(Collected data)
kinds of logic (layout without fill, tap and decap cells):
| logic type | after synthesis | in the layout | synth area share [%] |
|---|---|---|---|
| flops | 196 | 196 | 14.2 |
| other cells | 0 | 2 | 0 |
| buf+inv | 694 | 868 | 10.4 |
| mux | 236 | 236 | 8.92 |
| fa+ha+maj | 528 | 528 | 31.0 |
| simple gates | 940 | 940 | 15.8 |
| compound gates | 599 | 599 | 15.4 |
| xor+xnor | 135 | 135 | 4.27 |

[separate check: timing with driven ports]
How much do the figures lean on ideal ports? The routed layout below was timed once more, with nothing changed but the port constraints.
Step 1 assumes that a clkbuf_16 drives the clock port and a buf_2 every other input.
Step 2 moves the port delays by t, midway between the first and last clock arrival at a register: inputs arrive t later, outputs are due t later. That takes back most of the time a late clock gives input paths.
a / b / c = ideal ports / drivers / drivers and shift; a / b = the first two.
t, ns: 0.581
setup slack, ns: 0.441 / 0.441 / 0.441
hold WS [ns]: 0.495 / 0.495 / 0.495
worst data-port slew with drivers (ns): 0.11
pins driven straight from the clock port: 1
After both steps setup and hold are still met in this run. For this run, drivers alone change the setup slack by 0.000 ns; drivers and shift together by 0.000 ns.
Source: an optimization exercise on an open RTL-to-GDS flow (aim: small area and a short achievable clock period). Production flows keep margins and buffers that such runs may drop. Where RTL was checked, it was by simulation tests only, not by an equivalence proof against the original. The RTL of run 1 was laid out without a check of its function.

--- flow/flow/run.sh ---
#!/bin/bash
# The standard layout, except that synthesis does not extract full and half
# adders into the library's adder cells (ADDER_MAP_FILE empty): the adder
# cells are slow, and they cut the logic into pieces that ABC maps one by one,
# so ABC can not see the real critical paths.  Everything else, including the
# synthesis script, is the standard flow's own.  make's output goes to standard.log; the
# ORFS tools keep their own logs under orfs/logs.
set -euo pipefail
bash standard.sh ADDER_MAP_FILE= finish > standard.log 2>&1
--- flow/design.v ---
module a_s(s_in, c_in, y, s_out, c_out, qp2, qp1, qn1, qn2);
   input  [26:0] s_in;
   input  [26:0] c_in;
   input  [22:0] y;
   output [26:0] s_out;
   output [26:0] c_out;
   output        qp2, qp1, qn1, qn2;
   wire [6:0] est = s_in[26:20] + c_in[26:20];
   div_nr_wsticky qds(.yt(y[22:20]), .est(est), .q({qp2, qp1, qn1, qn2}));
   wire [28:0] d1 = {3'b000, 1'b1, y, 2'b00};
   wire [28:0] d2 = {2'b00, 1'b1, y, 3'b000};
   wire [28:0] m = ({29{qp1}} & ~d1) | ({29{qp2}} & ~d2) | ({29{qn1}} & d1) | ({29{qn2}} & d2);
   wire [28:0] a = {s_in, 2'b00};
   wire [28:0] b = {c_in, 1'b0, qp1 | qp2};
   wire [28:0] sum = a ^ b ^ m;
   wire [28:0] cy  = (a & b) | (a & m) | (b & m);
   assign s_out = sum[26:0];
   assign c_out = {cy[25:0], 1'b0};
endmodule
What follows belongs to an exercise in optimizing a design on an open flow for a short achievable clock period and few clock cycles; a production flow would make more cautious choices. The RTL was checked by simulation tests, not by an equivalence proof against the original design. Power and IR drop assume default switching activity.

===== flow/design.v =====
`timescale 1ns / 1ps
`timescale 1ns / 1ps
module Adder32(
    input wire [31:0] a, b,
    output wire [31:0] s
    );
    assign s = a + b;
endmodule
module Sub32(
    input wire [31:0] a, b,
    output wire [31:0] d
    );
    assign d = a - b;
endmodule
module Shifter(
    input wire [31:0] a,
    input wire [4:0] sh,
    input wire s_sll, s_srl, s_sra,
    output wire [31:0] q
    );
    wire [31:0] shl = a << sh;
    wire [31:0] shr = a >> sh;
    wire [31:0] sra = $signed(a) >>> sh;
    assign q = ({32{s_sll}} & shl) | ({32{s_srl}} & shr) | ({32{s_sra}} & sra);
endmodule
module SetLess(
    input wire [31:0] a, b,
    input wire s_slt, s_sltu,
    output wire q
    );
    assign q = (s_slt & ($signed(a) < $signed(b))) | (s_sltu & (a < b));
endmodule
module ResultSel(
    input wire [31:0] diff, shift, logic_r, pre,
    input wire slt,
    input wire s_sub, s_pre,
    output wire [31:0] rest
    );
    assign rest = ({32{s_sub}} & diff) | shift | logic_r | ({32{s_pre}} & pre) | {31'd0, slt};
endmodule
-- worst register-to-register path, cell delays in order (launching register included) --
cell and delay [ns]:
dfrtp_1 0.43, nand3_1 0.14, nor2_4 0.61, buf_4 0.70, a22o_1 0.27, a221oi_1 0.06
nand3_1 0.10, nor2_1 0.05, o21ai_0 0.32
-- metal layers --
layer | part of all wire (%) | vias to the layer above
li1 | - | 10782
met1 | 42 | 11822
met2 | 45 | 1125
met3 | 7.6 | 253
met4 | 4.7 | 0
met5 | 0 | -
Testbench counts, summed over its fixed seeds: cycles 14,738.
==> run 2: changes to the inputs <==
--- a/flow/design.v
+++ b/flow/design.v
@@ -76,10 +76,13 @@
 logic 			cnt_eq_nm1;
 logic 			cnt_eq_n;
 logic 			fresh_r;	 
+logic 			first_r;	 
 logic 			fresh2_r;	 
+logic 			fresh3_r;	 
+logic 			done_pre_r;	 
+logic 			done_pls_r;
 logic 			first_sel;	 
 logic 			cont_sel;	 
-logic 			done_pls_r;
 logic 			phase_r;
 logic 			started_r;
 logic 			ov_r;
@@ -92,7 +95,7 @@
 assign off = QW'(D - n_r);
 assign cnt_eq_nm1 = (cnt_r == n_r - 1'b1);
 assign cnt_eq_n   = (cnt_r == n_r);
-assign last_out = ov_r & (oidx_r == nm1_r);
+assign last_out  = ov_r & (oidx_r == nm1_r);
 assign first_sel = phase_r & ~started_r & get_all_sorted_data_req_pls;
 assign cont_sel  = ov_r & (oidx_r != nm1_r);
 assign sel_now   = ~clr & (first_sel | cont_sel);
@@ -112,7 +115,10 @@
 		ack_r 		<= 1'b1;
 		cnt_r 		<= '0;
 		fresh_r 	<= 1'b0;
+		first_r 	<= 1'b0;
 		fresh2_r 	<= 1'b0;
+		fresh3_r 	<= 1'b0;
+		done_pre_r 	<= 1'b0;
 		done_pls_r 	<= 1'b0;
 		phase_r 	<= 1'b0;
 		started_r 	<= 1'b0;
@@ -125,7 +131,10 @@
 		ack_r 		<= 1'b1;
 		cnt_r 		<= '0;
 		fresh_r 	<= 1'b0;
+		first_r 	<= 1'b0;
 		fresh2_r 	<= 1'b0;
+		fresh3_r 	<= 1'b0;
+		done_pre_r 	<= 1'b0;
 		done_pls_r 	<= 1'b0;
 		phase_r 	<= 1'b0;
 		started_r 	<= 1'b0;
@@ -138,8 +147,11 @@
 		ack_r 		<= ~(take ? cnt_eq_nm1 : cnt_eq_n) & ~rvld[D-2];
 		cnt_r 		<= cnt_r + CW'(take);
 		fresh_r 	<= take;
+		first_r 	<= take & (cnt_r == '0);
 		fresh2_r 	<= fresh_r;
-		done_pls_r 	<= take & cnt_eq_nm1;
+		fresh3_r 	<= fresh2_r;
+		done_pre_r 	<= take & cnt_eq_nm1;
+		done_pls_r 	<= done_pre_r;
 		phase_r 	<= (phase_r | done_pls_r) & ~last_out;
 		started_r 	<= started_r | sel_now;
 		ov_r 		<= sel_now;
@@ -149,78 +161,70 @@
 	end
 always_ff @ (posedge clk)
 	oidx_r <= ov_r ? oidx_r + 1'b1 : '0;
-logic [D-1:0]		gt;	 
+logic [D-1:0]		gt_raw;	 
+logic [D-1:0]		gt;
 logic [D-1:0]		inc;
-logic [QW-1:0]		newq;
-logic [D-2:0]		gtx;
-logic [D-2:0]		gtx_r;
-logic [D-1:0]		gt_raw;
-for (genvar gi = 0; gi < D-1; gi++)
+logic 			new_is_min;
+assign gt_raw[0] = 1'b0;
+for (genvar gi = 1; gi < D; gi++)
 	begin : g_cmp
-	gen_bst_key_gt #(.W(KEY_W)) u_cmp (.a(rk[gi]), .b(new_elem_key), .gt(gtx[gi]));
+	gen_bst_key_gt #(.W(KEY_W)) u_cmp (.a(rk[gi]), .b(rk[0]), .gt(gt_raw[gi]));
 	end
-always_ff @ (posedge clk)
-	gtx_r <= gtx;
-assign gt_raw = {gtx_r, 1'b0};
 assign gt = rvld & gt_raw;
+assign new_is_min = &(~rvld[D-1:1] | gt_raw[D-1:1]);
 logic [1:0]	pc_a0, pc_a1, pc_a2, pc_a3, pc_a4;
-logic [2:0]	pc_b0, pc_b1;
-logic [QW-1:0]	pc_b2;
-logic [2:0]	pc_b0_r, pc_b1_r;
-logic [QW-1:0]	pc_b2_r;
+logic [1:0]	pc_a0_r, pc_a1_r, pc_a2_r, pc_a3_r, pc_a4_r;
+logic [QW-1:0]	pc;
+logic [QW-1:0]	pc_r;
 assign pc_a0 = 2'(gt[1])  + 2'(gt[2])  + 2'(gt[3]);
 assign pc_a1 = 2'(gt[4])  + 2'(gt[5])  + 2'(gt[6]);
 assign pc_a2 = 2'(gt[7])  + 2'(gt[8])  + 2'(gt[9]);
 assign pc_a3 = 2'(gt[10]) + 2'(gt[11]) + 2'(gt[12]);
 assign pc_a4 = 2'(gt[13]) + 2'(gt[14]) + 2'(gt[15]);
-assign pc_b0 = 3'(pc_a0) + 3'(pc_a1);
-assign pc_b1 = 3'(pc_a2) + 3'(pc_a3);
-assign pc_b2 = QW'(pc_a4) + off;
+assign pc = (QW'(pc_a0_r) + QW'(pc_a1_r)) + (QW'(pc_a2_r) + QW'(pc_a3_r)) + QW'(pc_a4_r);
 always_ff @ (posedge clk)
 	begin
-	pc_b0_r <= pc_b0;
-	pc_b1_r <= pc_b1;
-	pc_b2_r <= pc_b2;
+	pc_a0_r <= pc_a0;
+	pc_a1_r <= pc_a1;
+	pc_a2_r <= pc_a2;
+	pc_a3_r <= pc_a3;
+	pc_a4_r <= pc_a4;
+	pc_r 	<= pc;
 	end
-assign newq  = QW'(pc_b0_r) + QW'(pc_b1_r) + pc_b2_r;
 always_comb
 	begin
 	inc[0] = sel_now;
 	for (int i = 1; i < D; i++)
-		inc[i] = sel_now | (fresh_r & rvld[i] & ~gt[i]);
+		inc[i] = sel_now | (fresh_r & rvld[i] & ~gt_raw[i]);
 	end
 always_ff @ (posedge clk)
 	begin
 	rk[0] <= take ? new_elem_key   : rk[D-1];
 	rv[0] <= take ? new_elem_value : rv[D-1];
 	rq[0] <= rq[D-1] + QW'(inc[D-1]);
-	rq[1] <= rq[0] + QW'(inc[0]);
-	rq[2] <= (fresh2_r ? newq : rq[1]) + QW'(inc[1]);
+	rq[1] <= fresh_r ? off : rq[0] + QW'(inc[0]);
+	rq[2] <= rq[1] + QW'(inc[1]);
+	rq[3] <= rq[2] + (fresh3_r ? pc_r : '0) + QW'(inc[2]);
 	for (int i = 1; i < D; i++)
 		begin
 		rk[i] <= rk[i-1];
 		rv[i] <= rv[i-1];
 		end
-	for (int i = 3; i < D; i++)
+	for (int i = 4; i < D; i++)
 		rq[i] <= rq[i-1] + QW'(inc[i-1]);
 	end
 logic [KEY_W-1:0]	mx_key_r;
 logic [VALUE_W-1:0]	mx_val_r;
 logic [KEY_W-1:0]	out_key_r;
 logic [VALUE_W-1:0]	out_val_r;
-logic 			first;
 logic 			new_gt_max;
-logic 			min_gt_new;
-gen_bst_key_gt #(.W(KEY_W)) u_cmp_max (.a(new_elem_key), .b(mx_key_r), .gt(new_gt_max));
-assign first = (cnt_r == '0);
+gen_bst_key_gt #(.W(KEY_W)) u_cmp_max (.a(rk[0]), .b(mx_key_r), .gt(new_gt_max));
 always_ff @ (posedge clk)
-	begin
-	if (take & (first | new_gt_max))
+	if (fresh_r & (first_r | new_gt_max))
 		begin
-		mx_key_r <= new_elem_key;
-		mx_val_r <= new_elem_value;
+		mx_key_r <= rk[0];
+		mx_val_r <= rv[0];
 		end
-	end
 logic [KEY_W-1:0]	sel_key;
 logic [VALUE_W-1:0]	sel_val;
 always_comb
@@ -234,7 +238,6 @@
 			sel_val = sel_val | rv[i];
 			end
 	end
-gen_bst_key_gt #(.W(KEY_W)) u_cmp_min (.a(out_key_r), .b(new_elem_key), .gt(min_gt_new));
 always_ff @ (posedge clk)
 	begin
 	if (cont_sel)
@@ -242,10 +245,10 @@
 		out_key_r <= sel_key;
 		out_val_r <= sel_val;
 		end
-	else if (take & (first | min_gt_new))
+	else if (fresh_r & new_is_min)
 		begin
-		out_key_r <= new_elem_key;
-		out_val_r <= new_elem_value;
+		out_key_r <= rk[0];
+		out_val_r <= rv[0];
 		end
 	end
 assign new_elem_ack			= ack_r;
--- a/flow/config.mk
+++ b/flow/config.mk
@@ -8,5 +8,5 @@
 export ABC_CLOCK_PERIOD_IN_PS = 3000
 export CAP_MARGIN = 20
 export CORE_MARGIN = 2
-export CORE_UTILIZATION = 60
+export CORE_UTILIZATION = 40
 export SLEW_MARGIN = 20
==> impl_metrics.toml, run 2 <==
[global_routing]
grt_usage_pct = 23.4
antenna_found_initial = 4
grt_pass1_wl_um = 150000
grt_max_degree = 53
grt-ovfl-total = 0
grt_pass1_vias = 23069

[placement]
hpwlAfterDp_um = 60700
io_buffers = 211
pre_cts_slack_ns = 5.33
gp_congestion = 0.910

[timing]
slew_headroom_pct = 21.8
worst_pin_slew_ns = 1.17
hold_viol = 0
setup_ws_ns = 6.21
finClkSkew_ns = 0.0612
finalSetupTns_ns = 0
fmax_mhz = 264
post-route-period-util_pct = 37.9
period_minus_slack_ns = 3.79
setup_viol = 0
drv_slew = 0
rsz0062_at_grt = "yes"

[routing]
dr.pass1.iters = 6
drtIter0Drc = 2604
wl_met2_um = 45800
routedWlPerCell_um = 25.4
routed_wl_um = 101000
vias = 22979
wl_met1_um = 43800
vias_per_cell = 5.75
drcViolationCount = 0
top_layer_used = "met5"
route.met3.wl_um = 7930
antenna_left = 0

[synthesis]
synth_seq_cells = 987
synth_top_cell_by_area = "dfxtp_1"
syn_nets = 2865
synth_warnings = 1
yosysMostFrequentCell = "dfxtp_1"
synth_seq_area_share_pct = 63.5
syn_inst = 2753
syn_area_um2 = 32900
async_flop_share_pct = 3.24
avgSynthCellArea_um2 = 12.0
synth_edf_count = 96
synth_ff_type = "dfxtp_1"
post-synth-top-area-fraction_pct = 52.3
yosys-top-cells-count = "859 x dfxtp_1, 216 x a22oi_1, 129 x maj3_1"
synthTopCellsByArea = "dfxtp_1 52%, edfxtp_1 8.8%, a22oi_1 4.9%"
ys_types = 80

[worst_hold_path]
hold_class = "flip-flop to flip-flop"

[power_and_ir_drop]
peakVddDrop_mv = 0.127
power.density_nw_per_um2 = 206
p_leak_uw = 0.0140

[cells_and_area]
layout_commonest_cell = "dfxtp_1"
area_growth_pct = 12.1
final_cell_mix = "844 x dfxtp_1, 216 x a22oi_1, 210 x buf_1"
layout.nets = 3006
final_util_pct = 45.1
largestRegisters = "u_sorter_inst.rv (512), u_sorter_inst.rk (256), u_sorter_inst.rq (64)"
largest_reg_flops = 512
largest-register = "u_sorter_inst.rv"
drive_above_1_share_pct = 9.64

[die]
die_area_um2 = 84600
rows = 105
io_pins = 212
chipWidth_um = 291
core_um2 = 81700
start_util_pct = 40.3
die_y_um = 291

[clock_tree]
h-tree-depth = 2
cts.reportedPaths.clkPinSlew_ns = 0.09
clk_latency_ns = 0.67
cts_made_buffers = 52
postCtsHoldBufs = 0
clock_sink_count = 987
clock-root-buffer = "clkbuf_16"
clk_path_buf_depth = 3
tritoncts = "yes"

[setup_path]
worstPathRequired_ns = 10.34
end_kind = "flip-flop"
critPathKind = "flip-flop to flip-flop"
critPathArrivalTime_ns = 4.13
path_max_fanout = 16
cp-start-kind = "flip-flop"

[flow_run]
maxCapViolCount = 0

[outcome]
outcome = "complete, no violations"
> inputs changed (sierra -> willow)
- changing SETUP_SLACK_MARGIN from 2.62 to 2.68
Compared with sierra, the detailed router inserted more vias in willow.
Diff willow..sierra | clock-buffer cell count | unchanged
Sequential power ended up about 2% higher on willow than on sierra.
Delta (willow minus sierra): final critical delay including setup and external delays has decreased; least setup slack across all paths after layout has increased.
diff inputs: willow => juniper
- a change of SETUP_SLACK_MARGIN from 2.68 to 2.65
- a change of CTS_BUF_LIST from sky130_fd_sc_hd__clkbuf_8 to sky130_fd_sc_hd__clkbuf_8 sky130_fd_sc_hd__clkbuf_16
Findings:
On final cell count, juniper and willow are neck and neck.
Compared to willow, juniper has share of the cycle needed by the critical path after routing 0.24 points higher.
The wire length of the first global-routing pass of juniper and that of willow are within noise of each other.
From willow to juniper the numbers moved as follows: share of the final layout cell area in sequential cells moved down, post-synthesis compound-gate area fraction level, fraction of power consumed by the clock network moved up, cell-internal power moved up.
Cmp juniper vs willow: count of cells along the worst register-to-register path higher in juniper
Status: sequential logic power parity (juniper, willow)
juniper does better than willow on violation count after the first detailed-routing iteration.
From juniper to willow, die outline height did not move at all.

*WORK INSTRUCTION*
Among the records above, extract exactly the lines from the line with "start_util_pct = 40.3" to the line with "path_max_fanout = 16", both lines included, and leave out the rest.

*SOLVED PROBLEM*
start_util_pct = 40.3
die_y_um = 291

[clock_tree]
h-tree-depth = 2
cts.reportedPaths.clkPinSlew_ns = 0.09
clk_latency_ns = 0.67
cts_made_buffers = 52
postCtsHoldBufs = 0
clock_sink_count = 987
clock-root-buffer = "clkbuf_16"
clk_path_buf_depth = 3
tritoncts = "yes"

[setup_path]
worstPathRequired_ns = 10.34
end_kind = "flip-flop"
critPathKind = "flip-flop to flip-flop"
critPathArrivalTime_ns = 4.13
path_max_fanout = 16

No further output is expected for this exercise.